Thyroid nodule ultrasound characteristics are used as an indication for fine-needle aspiration cytology, usually as the basis for Thyroid Imaging Reporting and Data System (TIRADS) score calculation. Few studies on interobserver variation are available, all of which are based on analysis of preselected still ultrasound images and often lack surgical confirmation.
After the blinded online evaluation of video recordings of the ultrasound examinations of 47 consecutive malignant and 76 consecutive benign thyroid lesions, 7 experts from 7 thyroid centers answered 17 TIRADS-related questions. Surgical histology was the reference standard. Interobserver variations of each ultrasound characteristic were compared using Gwet’s AC1 inter-rater coefficients; higher values mean better concordance, the maximum being 1.0.

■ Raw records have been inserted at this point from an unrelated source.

==> config.mk <==
export PLATFORM = sky130hd
export DESIGN_NAME = pgr_gpio
export DESIGN_NICKNAME = d
export VERILOG_FILES = /design/src/pgr_pkg.sv /design/src/pgr_gpio.sv
export VERILOG_INCLUDE_DIRS = /design/src /design/src/src
export SDC_FILE = /design/constraint.sdc
export NUM_CORES = 1
export LEC_CHECK = 0
export BUFFER_PORTS_ARGS = -buffer_cell sky130_fd_sc_hd__buf_2
export CORE_ASPECT_RATIO = 0.8
export CORE_MARGIN = 5
export CORE_UTILIZATION = 43
export CTS_BUF_LIST = sky130_fd_sc_hd__clkbuf_4
export DETAILED_ROUTE_END_ITERATION = 8
export GPL_TIMING_DRIVEN = 0
export REMOVE_ABC_BUFFERS = 1
export SETUP_SLACK_MARGIN = 0.1
export SLEW_MARGIN = 20
export SYNTH_ARGS = -nofsm -noshare
export SYNTH_HDL_FRONTEND = slang
export SYNTH_SLANG_ARGS = --single-unit
==> constraint.sdc <==
create_clock -name clk -period 3.1 [get_ports clk]
set_input_delay 0.155 -clock clk [delete_from_list [all_inputs] [get_ports clk]]
set_output_delay 0.155 -clock clk [all_outputs]
set_load 0.01 [all_outputs]
==> src/pgr_regs.svh <==
// Constants for the pin and regulator control block.
`ifndef PGR_REGS_SVH
`define PGR_REGS_SVH
`define PGR_NPIN 5
`define PGR_NSW 4
`define PGR_NLDO 4
`define PGR_OUT_LEVEL 3'h0
`define PGR_OUT_FWD 3'h1
`define PGR_OUT_SEQ 3'h2
`define PGR_OUT_CLK 3'h3
`define PGR_OUT_FAULT 3'h4
`define PGR_FAULT_MS 100
`define PGR_ILIM_MS 10
`define PGR_ILIM_SD_MS 200
`define PGR_CLK_KHZ 25000
`define PGR_FAULT_CYC (`PGR_FAULT_MS * `PGR_CLK_KHZ)
`define PGR_ILIM_CYC (`PGR_ILIM_MS * `PGR_CLK_KHZ)
`define PGR_ILIM_SD_CYC (`PGR_ILIM_SD_MS * `PGR_CLK_KHZ)
`endif

==> src/pgr_pkg.sv <==
// Types for the pin and regulator control block.
package pgr_pkg;
   typedef enum logic [1:0] {
      PGR_FN_ALT = 2'h0,
      PGR_FN_IN = 2'h1,
      PGR_FN_OD = 2'h2,
      PGR_FN_PP = 2'h3
   } pgr_fn_t;
   typedef enum logic [1:0] {
      PGR_SEL_NONE = 2'h0,
      PGR_SEL_PIN1 = 2'h1,
      PGR_SEL_PIN2 = 2'h2,
      PGR_SEL_PIN3 = 2'h3
   } pgr_pinsel_t;
endpackage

On a scale from 0.0 to 1.0, the Gwet’s AC1 values were 0.34, 0.53, 0.72, and 0.79 for the four most important features in decision-making, i.e. irregular margins, microcalcifications, echogenicity, and extrathyroidal extension, respectively. The concordance in the discrimination between mildly/moderately and very hypoechogenic nodules was 0.17. The smaller the nodule size the better the agreement in echogenicity, and the larger the nodule size the better the agreement on the presence of microcalcifications. Extrathyroidal extension was correctly identified in just 45.8% of the cases.

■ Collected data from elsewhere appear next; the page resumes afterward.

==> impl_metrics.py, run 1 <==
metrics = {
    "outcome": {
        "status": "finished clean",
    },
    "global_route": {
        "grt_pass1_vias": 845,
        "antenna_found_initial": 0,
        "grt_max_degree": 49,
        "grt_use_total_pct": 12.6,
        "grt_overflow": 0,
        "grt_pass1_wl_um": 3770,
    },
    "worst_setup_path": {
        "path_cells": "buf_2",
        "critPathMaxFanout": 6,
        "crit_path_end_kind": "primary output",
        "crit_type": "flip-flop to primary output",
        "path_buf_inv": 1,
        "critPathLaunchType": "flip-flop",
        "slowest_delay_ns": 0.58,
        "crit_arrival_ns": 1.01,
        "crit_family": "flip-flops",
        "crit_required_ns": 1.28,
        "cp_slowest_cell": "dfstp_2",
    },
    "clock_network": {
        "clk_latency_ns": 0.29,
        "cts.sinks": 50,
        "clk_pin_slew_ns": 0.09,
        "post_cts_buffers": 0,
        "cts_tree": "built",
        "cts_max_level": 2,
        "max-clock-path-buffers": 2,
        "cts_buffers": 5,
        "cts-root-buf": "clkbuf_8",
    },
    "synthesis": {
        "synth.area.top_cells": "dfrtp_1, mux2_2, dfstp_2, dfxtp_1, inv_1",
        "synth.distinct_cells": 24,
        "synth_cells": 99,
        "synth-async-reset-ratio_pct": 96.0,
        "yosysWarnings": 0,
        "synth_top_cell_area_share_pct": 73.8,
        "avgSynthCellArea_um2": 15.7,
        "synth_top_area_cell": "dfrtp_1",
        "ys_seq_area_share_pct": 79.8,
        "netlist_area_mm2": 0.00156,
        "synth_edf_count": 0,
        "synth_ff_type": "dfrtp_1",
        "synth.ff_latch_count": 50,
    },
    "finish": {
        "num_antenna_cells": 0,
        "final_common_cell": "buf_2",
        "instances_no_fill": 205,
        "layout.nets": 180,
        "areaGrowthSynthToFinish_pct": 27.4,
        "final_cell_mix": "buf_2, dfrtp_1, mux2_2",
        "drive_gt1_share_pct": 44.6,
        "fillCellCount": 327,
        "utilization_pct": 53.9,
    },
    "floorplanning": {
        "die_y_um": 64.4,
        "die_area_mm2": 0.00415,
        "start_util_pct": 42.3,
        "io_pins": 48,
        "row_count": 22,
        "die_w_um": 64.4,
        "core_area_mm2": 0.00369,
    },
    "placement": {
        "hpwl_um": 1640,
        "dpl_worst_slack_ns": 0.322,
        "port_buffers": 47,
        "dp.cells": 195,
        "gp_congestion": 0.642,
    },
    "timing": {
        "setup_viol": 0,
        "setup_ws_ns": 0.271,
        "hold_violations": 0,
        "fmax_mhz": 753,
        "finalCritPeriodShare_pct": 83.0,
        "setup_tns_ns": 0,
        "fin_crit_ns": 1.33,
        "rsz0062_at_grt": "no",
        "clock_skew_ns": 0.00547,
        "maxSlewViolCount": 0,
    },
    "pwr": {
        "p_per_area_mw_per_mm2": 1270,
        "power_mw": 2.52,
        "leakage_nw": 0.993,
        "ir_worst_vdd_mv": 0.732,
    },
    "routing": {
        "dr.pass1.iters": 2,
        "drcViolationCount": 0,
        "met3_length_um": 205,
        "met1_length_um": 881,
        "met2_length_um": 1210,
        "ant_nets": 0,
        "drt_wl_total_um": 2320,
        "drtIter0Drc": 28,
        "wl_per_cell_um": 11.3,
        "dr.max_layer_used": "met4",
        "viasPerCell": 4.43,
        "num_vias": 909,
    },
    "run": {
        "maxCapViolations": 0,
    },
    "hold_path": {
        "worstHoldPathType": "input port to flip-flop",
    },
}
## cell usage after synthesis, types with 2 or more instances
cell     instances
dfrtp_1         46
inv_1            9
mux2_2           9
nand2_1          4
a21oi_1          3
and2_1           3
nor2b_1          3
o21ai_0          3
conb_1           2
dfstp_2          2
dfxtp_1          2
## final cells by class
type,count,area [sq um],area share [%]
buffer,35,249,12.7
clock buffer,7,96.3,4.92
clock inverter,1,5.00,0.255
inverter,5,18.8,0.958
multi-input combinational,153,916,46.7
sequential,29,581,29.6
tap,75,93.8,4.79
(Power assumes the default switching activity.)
`src/logic/i2c_trig_pkg.sv`:
```
// Purpose: shared constants for the start/stop trigger block
// Assumes: classic wishbone slave, 32-bit data, byte addresses
// Notes:   register offsets and bit positions
package i2c_trig_pkg;
  localparam logic [7:0] ctl_offset   = 8'h00;
  localparam logic [7:0] flag_offset  = 8'h04;
  localparam logic [7:0] rate_offset  = 8'h08;
  localparam logic [7:0] stat_offset  = 8'h0c;
  localparam int stop_bit     = 0;
  localparam int start_bit    = 1;
  localparam int exit_bit     = 6;
  localparam int enable_bit   = 7;
  localparam int rsv_bit      = 0;
  localparam int fail_bit     = 7;
  localparam logic [15:0] rate_reset = 16'h01f4;
  localparam int sync_stages  = 2;
  localparam int stat_busy_bit  = 3;
  localparam int stat_start_bit = 4;
  localparam int stat_stop_bit  = 5;
endpackage

```
`src/logic/line_sync.sv`:
```
// Purpose: two-stage synchroniser for one pin
// Assumes: async input
// Notes:   first stage read only by second
`timescale 1ns/1ps
`default_nettype none
module line_sync (
  input  wire logic clk_i,
  input  wire logic rst_i,
  input  wire logic d_i,
  output logic      q_o
);
  logic meta;
  always_ff @(posedge clk_i) begin
    if (rst_i) begin
      meta <= 1'b1;
      q_o  <= 1'b1;
    end else begin
      meta <= d_i;
      q_o  <= meta;
    end
  end
endmodule
`default_nettype wire

```
`src/logic/interval_timer.sv`:
```
// Purpose: loadable down counter for rated intervals
// Assumes: load has priority over counting
// Notes:   done is high while count is zero
`timescale 1ns/1ps
`default_nettype none
module interval_timer #(
  parameter int width = 16
) (
  input  wire logic             clk_i,
  input  wire logic             rst_i,
  input  wire logic             load_i,
  input  wire logic [width-1:0] value_i,
  output logic                  done_o
);
  logic [width-1:0] count;
  always_ff @(posedge clk_i) begin
    if (rst_i) begin
      count <= '0;
    end else if (load_i) begin
      count <= value_i;
    end else if (count != '0) begin
      count <= count - width'(1);
    end
  end
  assign done_o = (count == '0);
endmodule
`default_nettype wire

```
`src/logic/i2c_start_stop_trigger.sv`:
```
// Purpose: start and stop condition generation for an i2c master
// Assumes: wishbone classic slave; open-drain lines, oe high pulls low
// Notes:
// Function
// - start on free bus: data low with clock high, then clock low
// - bus busy, reservation allowed: hold start, issue once bus frees
// - bus busy, reservation disabled: set failure flag, clear start
// - start trigger clears itself after start generated
// - start cleared by arbitration loss, exit, enable low, reset
// - start trigger ignored while operation enable is zero
// - start trigger at control bit 1 reads back zero
// - stop: data low, clock high or wait, interval, data high
// - no stop condition while stop trigger is zero
// - stop cleared by arbitration loss, stop seen, exit, enable, reset
// - stop trigger at control bit 0 reads back zero
//
// Register access over Wishbone and the register offsets are this design's own decisions.
`timescale 1ns/1ps
`default_nettype none
module i2c_start_stop_trigger #(
  parameter int rate_width = 16
) (
  input  wire logic        clk_i,
  input  wire logic        rst_i,
  input  wire logic        cyc_i,
  input  wire logic        stb_i,
  input  wire logic        we_i,
  input  wire logic [7:0]  adr_i,
  input  wire logic [3:0]  sel_i,
  input  wire logic [31:0] dat_i,
  output logic [31:0]      dat_o,
  output logic             ack_o,
  input  wire logic        arb_lost_i,
  input  wire logic        scl_i,
  output logic             scl_o,
  output logic             scl_oe_o,
  input  wire logic        sda_i,
  output logic             sda_o,
  output logic             sda_oe_o,
  output logic             wait_state_o
);
  typedef enum logic [2:0] {
    st_idle      = 3'b000,
    st_start     = 3'b001,
    st_wait      = 3'b010,
    st_stop_low  = 3'b011,
    st_stop_rise = 3'b100,
    st_stop_set  = 3'b101
  } state_type;

  state_type state;
  state_type next_state;
  logic      scl_s;
  logic      sda_s;
  logic      scl_d;
  logic      sda_d;
  logic      bus_busy;
  logic      start_trigger;
  logic      stop_trigger;
  logic      operation_enable;
  logic      reservation_disable;
  logic      start_failure_flag;
  logic [rate_width-1:0] rate;
  logic      timer_load;
  logic      timer_done;
  logic      wr;
  logic      ctl_wr;
  logic      flag_wr;
  logic      rate_wr;
  logic      exit_req;
  logic      start_req;
  logic      stop_req;
  logic      start_seen;
  logic      stop_seen;

  line_sync u_scl (
    .clk_i (clk_i),
    .rst_i (rst_i),
    .d_i   (scl_i),
    .q_o   (scl_s)
  );

  line_sync u_sda (
    .clk_i (clk_i),
    .rst_i (rst_i),
    .d_i   (sda_i),
    .q_o   (sda_s)
  );

  interval_timer #(.width(rate_width)) u_timer (
    .clk_i   (clk_i),
    .rst_i   (rst_i),
    .load_i  (timer_load),
    .value_i (rate),
    .done_o  (timer_done)
  );

  // bus edge detection on synchronised lines
  always_ff @(posedge clk_i) begin
    if (rst_i) begin
      scl_d <= 1'b1;
      sda_d <= 1'b1;
    end else begin
      scl_d <= scl_s;
      sda_d <= sda_s;
    end
  end
  assign start_seen = scl_s && sda_d && !sda_s;
  assign stop_seen  = scl_s && !sda_d && sda_s;

  // bus busy between another party's start and stop
  always_ff @(posedge clk_i) begin
    if (rst_i || !operation_enable) begin
      bus_busy <= 1'b0;
    end else if (stop_seen) begin
      bus_busy <= 1'b0;
    end else if (start_seen && state == st_idle) begin
      bus_busy <= 1'b1;
    end
  end

  // wishbone decode, one-cycle ack
  assign wr      = cyc_i && stb_i && we_i && !ack_o;
  assign ctl_wr  = wr && adr_i == i2c_trig_pkg::ctl_offset && sel_i[0];
  assign flag_wr = wr && adr_i == i2c_trig_pkg::flag_offset && sel_i[0];
  assign rate_wr = wr && adr_i == i2c_trig_pkg::rate_offset
                   && sel_i[1:0] == 2'b11;
  assign exit_req  = ctl_wr && dat_i[i2c_trig_pkg::exit_bit];
  assign start_req = ctl_wr && dat_i[i2c_trig_pkg::start_bit]
                     && dat_i[i2c_trig_pkg::enable_bit]
                     && operation_enable;
  assign stop_req  = ctl_wr && dat_i[i2c_trig_pkg::stop_bit]
                     && dat_i[i2c_trig_pkg::enable_bit]
                     && operation_enable;

  always_ff @(posedge clk_i) begin
    if (rst_i) begin
      ack_o <= 1'b0;
    end else begin
      ack_o <= cyc_i && stb_i && !ack_o;
    end
  end

  always_ff @(posedge clk_i) begin
    if (rst_i) begin
      dat_o <= 32'h0000_0000;
    end else if (cyc_i && stb_i && !we_i && !ack_o) begin
      dat_o <= 32'h0000_0000;
      case (adr_i)
        i2c_trig_pkg::ctl_offset: begin
          // trigger bits always read zero
          dat_o[i2c_trig_pkg::enable_bit] <= operation_enable;
        end
        i2c_trig_pkg::flag_offset: begin
          dat_o[i2c_trig_pkg::rsv_bit]  <= reservation_disable;
          dat_o[i2c_trig_pkg::fail_bit] <= start_failure_flag;
        end
        i2c_trig_pkg::rate_offset: begin
          dat_o[rate_width-1:0] <= rate;
        end
        i2c_trig_pkg::stat_offset: begin
          dat_o[$bits(state_type)-1:0]         <= state;
          dat_o[i2c_trig_pkg::stat_busy_bit]  <= bus_busy;
          dat_o[i2c_trig_pkg::stat_start_bit] <= start_trigger;
          dat_o[i2c_trig_pkg::stat_stop_bit]  <= stop_trigger;
        end
        default: begin
          dat_o <= 32'h0000_0000;
        end
      endcase
    end
  end

  // control and configuration registers
  always_ff @(posedge clk_i) begin
    if (rst_i) begin
      operation_enable    <= 1'b0;
      reservation_disable <= 1'b0;
      rate                <= rate_width'(i2c_trig_pkg::rate_reset);
    end else begin
      if (ctl_wr) begin
        operation_enable <= dat_i[i2c_trig_pkg::enable_bit];
      end
      if (flag_wr) begin
        reservation_disable <= dat_i[i2c_trig_pkg::rsv_bit];
      end
      if (rate_wr) begin
        rate <= dat_i[rate_width-1:0];
      end
    end
  end

  // start trigger and failure flag
  always_ff @(posedge clk_i) begin
    if (rst_i || !operation_enable || exit_req || arb_lost_i) begin
      start_trigger <= 1'b0;
    end else if (start_req && bus_busy && reservation_disable) begin
      start_trigger <= 1'b0;
    end else if (start_req) begin
      start_trigger <= 1'b1;
    end else if (state == st_start && timer_done) begin
      start_trigger <= 1'b0;
    end
  end

  always_ff @(posedge clk_i) begin
    if (rst_i) begin
      start_failure_flag <= 1'b0;
    end else if (start_req && bus_busy && reservation_disable) begin
      start_failure_flag <= 1'b1;
    end else if (flag_wr && !dat_i[i2c_trig_pkg::fail_bit]) begin
      start_failure_flag <= 1'b0;
    end
  end

  // stop trigger
  always_ff @(posedge clk_i) begin
    if (rst_i || !operation_enable || exit_req || arb_lost_i) begin
      stop_trigger <= 1'b0;
    end else if (stop_req) begin
      stop_trigger <= 1'b1;
    end else if (stop_seen) begin
      stop_trigger <= 1'b0;
    end
  end

  // sequencer
  always_comb begin
    next_state = state;
    timer_load = 1'b0;
    case (state)
      st_idle: begin
        if (start_trigger && !bus_busy && scl_s && sda_s) begin
          next_state = st_start;
          timer_load = 1'b1;
        end
      end
      st_start: begin
        if (timer_done) begin
          next_state = st_wait;
        end
      end
      st_wait: begin
        if (stop_trigger) begin
          next_state = st_stop_low;
          timer_load = 1'b1;
        end else if (start_trigger) begin
          next_state = st_idle;
        end
      end
      st_stop_low: begin
        if (timer_done) begin
          next_state = st_stop_rise;
        end
      end
      st_stop_rise: begin
        if (scl_s) begin
          next_state = st_stop_set;
          timer_load = 1'b1;
        end
      end
      st_stop_set: begin
        if (timer_done) begin
          next_state = st_idle;
        end
      end
      default: begin
        next_state = st_idle;
      end
    endcase
  end

  always_ff @(posedge clk_i) begin
    if (rst_i || !operation_enable || exit_req || arb_lost_i) begin
      state <= st_idle;
    end else begin
      state <= next_state;
    end
  end

  // line drivers, oe high pulls the line low
  always_ff @(posedge clk_i) begin
    if (rst_i) begin
      sda_oe_o <= 1'b0;
      scl_oe_o <= 1'b0;
    end else if (!operation_enable || exit_req || arb_lost_i) begin
      sda_oe_o <= 1'b0;
      scl_oe_o <= 1'b0;
    end else begin
      sda_oe_o <= next_state == st_start || next_state == st_wait
                  || next_state == st_stop_low
                  || next_state == st_stop_rise
                  || next_state == st_stop_set;
      scl_oe_o <= next_state == st_wait || next_state == st_stop_low;
    end
  end
  assign sda_o = 1'b0;
  assign scl_o = 1'b0;
  assign wait_state_o = (state == st_wait);
endmodule
`default_nettype wire

```
<file path="config.mk">
export PLATFORM = sky130hd
export DESIGN_NAME = agc_gain_limit_config
export DESIGN_NICKNAME = d
export VERILOG_FILES = /design/src/agc_cfg_pkg.sv /design/src/reg_serial_port.sv /design/src/agc_gain_limit_config.sv
export SDC_FILE = /design/constraint.sdc
export NUM_CORES = 1
export LEC_CHECK = 0
export ABC_AREA = 1
export BUFFER_PORTS_ARGS = -buffer_cell sky130_fd_sc_hd__buf_2
export CAP_MARGIN = 20
export CORE_ASPECT_RATIO = 0.75
export CORE_MARGIN = 4
export CORE_UTILIZATION = 55
export DETAILED_ROUTE_END_ITERATION = 12
export GPL_TIMING_DRIVEN = 0
export PLACE_DENSITY = 0.83
export SETUP_SLACK_MARGIN = 0.1
export SLEW_MARGIN = 20
export SYNTH_ARGS = -nofsm -noshare
export SYNTH_HDL_FRONTEND = slang
export SYNTH_SLANG_ARGS = --single-unit
</file>
<file path="constraint.sdc">
create_clock -name clk_sys -period 3.05 [get_ports clk_sys]
set_input_delay 0.305 -clock clk_sys [delete_from_list [all_inputs] [get_ports clk_sys]]
set_output_delay 0.305 -clock clk_sys [all_outputs]
set_load 0.05 [all_outputs]
</file>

Examination of video recordings, closely simulating the real-world situation, revealed substantial interobserver variation in the interpretation of each of the four most important ultrasound characteristics. In view of the importance for the management of thyroid nodules, unambiguous and widely accepted definitions of each nodule characteristic are warranted, although it remains to be investigated whether this diminishes observer variation.